==> config.mk <==
export PLATFORM = sky130hd
export DESIGN_NAME = chien_pos_collector
export DESIGN_NICKNAME = d
export VERILOG_FILES = /design/src/rtl/chien_pos_collector.sv
export SDC_FILE = /design/constraint.sdc
export NUM_CORES = 2
export LEC_CHECK = 0
export ABC_AREA = 1
export CORE_AREA = 5 5 370 372
export CTS_CLUSTER_DIAMETER = 80
export DETAILED_ROUTE_END_ITERATION = 10
export DIE_AREA = 0 0 375 377
export SLEW_MARGIN = 30
export SYNTH_ARGS = -nofsm -noshare
export SYNTH_HDL_FRONTEND = slang
export SYNTH_SLANG_ARGS = --single-unit
==> constraint.sdc <==
create_clock -name clk_i -period 34.1 [get_ports clk_i]
set_input_delay 6.82 -clock clk_i [delete_from_list [all_inputs] [get_ports clk_i]]
set_output_delay 6.82 -clock clk_i [all_outputs]
set_load 0.02 [all_outputs]
==> src/rtl/chien_pos_collector.sv <==
// Collects Chien-search root positions into an ordered error-position list for Forney.
// Latency: hits on a beat are in the list the next cycle; done_i moves to HOLD, list_valid_o the cycle after.
// Backpressure: the list is held stable in HOLD until list_ready_i; start_i is refused unless idle.
module chien_pos_collector #(
  parameter int W = 10,
  parameter int T = 11,
  parameter int P = 32,
  parameter int n = 544
) (
  input  logic           clk_i,
  input  logic           rst_i,
  input  logic           start_i,
  input  logic [3:0]     sigma_deg_i,
  output logic           start_ready_o,
  input  logic [P-1:0]   hit_mask_i,
  input  logic [P*W-1:0] pos_bus_i,
  input  logic           done_i,
  output logic           list_valid_o,
  input  logic           list_ready_i,
  output logic [T*W-1:0] err_pos_o,
  output logic [3:0]     err_cnt_o,
  output logic           fail_o
);

  typedef enum logic [1:0] {IDLE, COLLECT, HOLD} state_t;

  // Positions at or beyond the codeword length are shortening padding.
  localparam logic [W:0] N_LIM = (W+1)'(n);
  localparam logic [4:0] T_LIM = 5'(T);

  state_t       state, state_n;
  logic [W-1:0] list_q [T];
  logic [W-1:0] list_n [T];
  logic [4:0]   cnt_q, cnt_n;
  logic         ovf_q, ovf_n;
  logic [3:0]   deg_q;

  // State register.
  always_ff @(posedge clk_i) begin
    if (rst_i) begin
      state <= IDLE;
    end else begin
      state <= state_n;
    end
  end

  // Next-state: one search per start, hold the result until downstream takes it.
  always_comb begin
    state_n = state;
    unique case (state)
      IDLE:    if (start_i)      state_n = COLLECT;
      COLLECT: if (done_i)       state_n = HOLD;
      HOLD:    if (list_ready_i) state_n = IDLE;
      default:                   state_n = IDLE;
    endcase
  end

  // Append this beat's qualified hits in lane order; anything past T entries only flags overflow.
  always_comb begin
    list_n = list_q;
    cnt_n  = cnt_q;
    ovf_n  = ovf_q;
    for (int i = 0; i < P; i++) begin
      if (hit_mask_i[i] && ({1'b0, pos_bus_i[i*W +: W]} < N_LIM)) begin
        if (cnt_n < T_LIM) begin
          for (int k = 0; k < T; k++) begin
            if (5'(k) == cnt_n) begin
              list_n[k] = pos_bus_i[i*W +: W];
            end
          end
          cnt_n = cnt_n + 5'd1;
        end else begin
          ovf_n = 1'b1;
        end
      end
    end
  end

  // List storage: cleared on accepted start, updated only while collecting, frozen otherwise.
  always_ff @(posedge clk_i) begin
    if (rst_i) begin
      cnt_q <= '0;
      ovf_q <= 1'b0;
      deg_q <= '0;
      for (int k = 0; k < T; k++) begin
        list_q[k] <= '0;
      end
    end else if (state == IDLE && start_i) begin
      cnt_q <= '0;
      ovf_q <= 1'b0;
      deg_q <= sigma_deg_i;
      for (int k = 0; k < T; k++) begin
        list_q[k] <= '0;
      end
    end else if (state == COLLECT) begin
      cnt_q  <= cnt_n;
      ovf_q  <= ovf_n;
      list_q <= list_n;
    end
  end

  // Pack the list onto the output bus, entry 0 in the low bits.
  always_comb begin
    err_pos_o = '0;
    for (int k = 0; k < T; k++) begin
      err_pos_o[k*W +: W] = list_q[k];
    end
  end

  assign start_ready_o = (state == IDLE);
  assign list_valid_o  = (state == HOLD);
  assign err_cnt_o     = cnt_q[3:0];
  // A locator whose root count disagrees with its degree, or that cannot fit, is uncorrectable.
  assign fail_o        = list_valid_o &
                         (ovf_q | (cnt_q != {1'b0, deg_q}) | ({1'b0, deg_q} > T_LIM));

endmodule

==> impl_metrics.env <==
export IMPL_routabilityCongestion=1.08
export IMPL_drive_above_1_share=0.0808
export IMPL_finalSetupViolCount=0
export IMPL_synthCells=10572
export IMPL_syn_mean_instance_area_sq_um=5.00
export IMPL_io_buffers=477
export IMPL_status="completed"
export IMPL_cts_root_buf="clkbuf_16"
export IMPL_synth_top_area_share=0.253
export IMPL_ctsResizeCount=0
export IMPL_multi_input_area_sq_um=43300
export IMPL_numCtsBuffers=17
export IMPL_critPathMaxFanout=22
export IMPL_drc=0
export IMPL_min_from="deg_q[1]"
export IMPL_fin_crit_sh=0.927
export IMPL_core_area_sq_um=133000
export IMPL_ctsHoldBuffers=0
export IMPL_worstSetupStartpointType="input pin"
export IMPL_insertion_delay_ns=0.44
export IMPL_ys_async_sr_fraction=0
export IMPL_cp_required_ns=34.39
export IMPL_cts_sinks=122
export IMPL_die_w_um=375
export IMPL_rows=134
export IMPL_clock_path_buffers=2
export IMPL_die_area_sq_um=141000
export IMPL_wire_per_inst_um=23.0
export IMPL_synth_seq_cells=122
export IMPL_slew_violations=0
export IMPL_nFillCells=14745
export IMPL_grt_pass1_wl_um=394000
export IMPL_vias=70389
export IMPL_postCtsSetupBuffers=0
export IMPL_worst_pin_slew_ns=1.04
export IMPL_finalClockSkew_ns=0.0129
export IMPL_yosysUniqueCellTypes=60
export IMPL_hold_path_class="register to register"
export IMPL_yosys_area_top_type="nand2_1"
export IMPL_ios=478
export IMPL_grt_max_degree=107
export IMPL_syn_nets=11057
export IMPL_synthMuxAreaShare=0.00190
export IMPL_grt_use_total=0.359
export IMPL_synthXorXnorAreaFrac=0.000640
export IMPL_start_util=0.397
export IMPL_r2r_cells=148
export IMPL_area_growth_pct=6.45
export IMPL_cap_violations=0
export IMPL_cp_arrival_ns=31.89
export IMPL_fin_nets=10671
export IMPL_syn_cell_area_sq_um=52800
export IMPL_drt_pass1_iterations=8
export IMPL_die_height_um=377
export IMPL_avgViaCountPerCell=5.88
export IMPL_synthTopCellsByArea="nand2_1, o21ai_0, nor2_1"
export IMPL_regArea_sq_um=2450
export IMPL_tns_ns=0
export IMPL_worstSetupPathType="input pin to register"
export IMPL_synth_main_ff_cell="dfxtp_1"
export IMPL_period_minus_slack_ns=31.60
export IMPL_ys_seq_area_frac=0.0462
export IMPL_cp_slowest_cell="nand4_2"
export IMPL_drt_total_wl_um=275000
export IMPL_ys_warn_count=0
export IMPL_synth_edff_count=0
export IMPL_synth_compound_area_share=0.366
export IMPL_r2r_end="err_pos_o[31]"
export IMPL_grt_overflow_total=0
export IMPL_synth_top_family_by_area="simple AND/OR/NAND/NOR gates"
export IMPL_cts_tree="yes"
export IMPL_worstSetupEndpointType="register"
export IMPL_hold_path_endpoint="deg_q[1]"
export IMPL_fmax_mhz=31.6
export IMPL_regToRegSetupSlack_ns=8.63
export IMPL_synth_simple_area_share=0.412
export IMPL_antenna_found_initial=4
export IMPL_cts_max_level=4
export IMPL_synth_adder_area_share=0.0294
export IMPL_rsz0062_at_grt="no"
export IMPL_crit_top_cell="nand2_2"
export IMPL_grt_pass1_vias=60615
export IMPL_cpPeakStageDelay_ns=0.61
export IMPL_path_clk_slew_ns=0.06
export IMPL_relSlewSlack=0.297
export IMPL_drt_antenna_violating_nets=0
export IMPL_drt_iter0_markers=10964
export IMPL_holdPathStages=2
export IMPL_dpl_hpwl_um=221000
export IMPL_finalHoldViolations=0
export IMPL_r2r_start="cnt_q[4]"
export IMPL_finalCoreUtilization=0.423
==> area by class of cell <==
cell class,count,share of cell area
inverter,592,0.0406
tap,1768,0.0394
clock buffer,17,0.00757
sequential,122,0.0435
antenna,2,0.0000890
clock inverter,15,0.00294
timing repair buffer,553,0.0953
multi-input combinational,8900,0.771
==> worst max-delay path, delay by kind of cell <==
family	cells	cell delay, ns
xor+xnor	1	0.31
fa+ha+maj	3	0.77
compound gates	22	4.18
simple gates	110	17.20
buf+inv	15	2.51
==> cells in the mapped netlist (3+ instances only) <==
master         number
dlygate4sd1_1      20
nor3_1              9
nor2_2              4
o311ai_0           30
inv_1             397
a211oi_1           71
nor2_4             11
o41ai_1            30
o211ai_2           10
ha_1              124
nor2_8              5
buf_1              71
nor2_1            974
buf_2               9
o211ai_1           91
inv_4               5
dfxtp_1           122
nand2_8             3
o21ai_1             3
bufbuf_8            5
clkbuf_8          107
o21ai_2            11
a31oi_1            11
o221ai_1            6
dlygate4sd3_1       9
nand4_1           189
nand3_1            80
buf_6              22
inv_2              39
nand4_2            21
nand3_2            40
o21ai_0          2558
clkbuf_1          680
nand3_4            12
nand2_4            77
a21oi_2           120
buf_8              10
buf_4              22
a21oi_1           660
clkinv_2            3
nand2_2           171
clkinv_1          144
mux2i_1            10
nand2_1          3556
==> logic make-up (layout without fill, tap and decap cells) <==
kind of cell,count (synthesis),in the layout
simple gates,5156,5157
other cells,0,2
buf+inv,1551,1177
compound gates,3606,3606
xor+xnor,3,3
flops,122,122
mux,10,10
fa+ha+maj,124,124
==> cells in the final DEF, fill, tap and decap left out, types with 9 or more instances in the layout <==
cell type,count
buf_4,73
nand3_4,12
o211ai_2,10
inv_1,397
o21ai_2,11
nand4_1,189
inv_2,38
mux2i_1,10
nor2_2,173
a211oi_1,71
clkinv_1,143
nor2_1,805
o211ai_1,91
a31oi_1,11
nand3_2,40
nand4_2,10
ha_1,124
nor3_1,9
o21ai_0,2558
a21oi_2,120
o311ai_0,30
nand3_1,80
clkbuf_16,17
o41ai_1,30
clkdlybuf4s50_1,477
a21oi_1,660
nand4_4,11
nand2_2,172
dfxtp_1,121
nand2_1,3554
nor2_4,12
nand2_4,78
==> stage by stage <==
step / cell area, sq um / instances / setup slack, ns / hold slack (ns)
floorplan: 52800 / 10572 / 9.57 / 0.447
global placement: 55100 / 11934 / 1.78 / 0.470
detailed placement: 55200 / 11934 / 0.820 / 0.472
CTS: 55800 / 11966 / 1.17 / 0.482
global route: 56200 / 11967 / 0.0415 / 0.520
finish: 56200 / 11969 / 2.50 / 0.484
==> worst max-delay path by stage <==
| stage | startpoint | endpoint | slack (ns) |
|---|---|---|---|
| finish | pos_bus_i[6] | err_pos_o[31] | 2.50 |
| global route | pos_bus_i[6] | err_pos_o[81] | 0.04 |
| CTS | pos_bus_i[6] | err_pos_o[27] | 1.17 |
| detailed placement | pos_bus_i[6] | err_pos_o[27] | 0.82 |
| global placement | pos_bus_i[6] | err_pos_o[28] | 1.78 |
| floorplan | pos_bus_i[8] | err_pos_o[40] | 9.57 |
==> flip-flops by register name (all words and copies together) (netlist names) <==
name / cells
err_pos_o: 110
cnt_q: 5
deg_q: 4
state: 2
ovf_q: 1
==> per-layer routing <==
| metal | wire, um | GRT usage | up-vias | part of all wire |
|---|---|---|---|---|
| met1 | 113000 | 0.482 | 30914 | 0.41 |
| met4 | 16000 | 0.168 | 6 | 0.058 |
| li1 | - | - | 34065 | - |
| met3 | 29000 | 0.0501 | 813 | 0.11 |
| met2 | 117000 | 0.567 | 4591 | 0.43 |
| met5 | 107 | 0.00438 | - | 0.00039 |
Power is left out: the tool's default activity adds up to more than one toggle a clock period on the data nets, which glitch-free logic cannot reach.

──────────────────────────────

Exercise: Copy the entries word for word. Start at the first line and end with the line containing "localparam logic [4:0] T_LIM = 5'(T);".

Solution:
==> config.mk <==
export PLATFORM = sky130hd
export DESIGN_NAME = chien_pos_collector
export DESIGN_NICKNAME = d
export VERILOG_FILES = /design/src/rtl/chien_pos_collector.sv
export SDC_FILE = /design/constraint.sdc
export NUM_CORES = 2
export LEC_CHECK = 0
export ABC_AREA = 1
export CORE_AREA = 5 5 370 372
export CTS_CLUSTER_DIAMETER = 80
export DETAILED_ROUTE_END_ITERATION = 10
export DIE_AREA = 0 0 375 377
export SLEW_MARGIN = 30
export SYNTH_ARGS = -nofsm -noshare
export SYNTH_HDL_FRONTEND = slang
export SYNTH_SLANG_ARGS = --single-unit
==> constraint.sdc <==
create_clock -name clk_i -period 34.1 [get_ports clk_i]
set_input_delay 6.82 -clock clk_i [delete_from_list [all_inputs] [get_ports clk_i]]
set_output_delay 6.82 -clock clk_i [all_outputs]
set_load 0.02 [all_outputs]
==> src/rtl/chien_pos_collector.sv <==
// Collects Chien-search root positions into an ordered error-position list for Forney.
// Latency: hits on a beat are in the list the next cycle; done_i moves to HOLD, list_valid_o the cycle after.
// Backpressure: the list is held stable in HOLD until list_ready_i; start_i is refused unless idle.
module chien_pos_collector #(
  parameter int W = 10,
  parameter int T = 11,
  parameter int P = 32,
  parameter int n = 544
) (
  input  logic           clk_i,
  input  logic           rst_i,
  input  logic           start_i,
  input  logic [3:0]     sigma_deg_i,
  output logic           start_ready_o,
  input  logic [P-1:0]   hit_mask_i,
  input  logic [P*W-1:0] pos_bus_i,
  input  logic           done_i,
  output logic           list_valid_o,
  input  logic           list_ready_i,
  output logic [T*W-1:0] err_pos_o,
  output logic [3:0]     err_cnt_o,
  output logic           fail_o
);

  typedef enum logic [1:0] {IDLE, COLLECT, HOLD} state_t;

  // Positions at or beyond the codeword length are shortening padding.
  localparam logic [W:0] N_LIM = (W+1)'(n);
  localparam logic [4:0] T_LIM = 5'(T);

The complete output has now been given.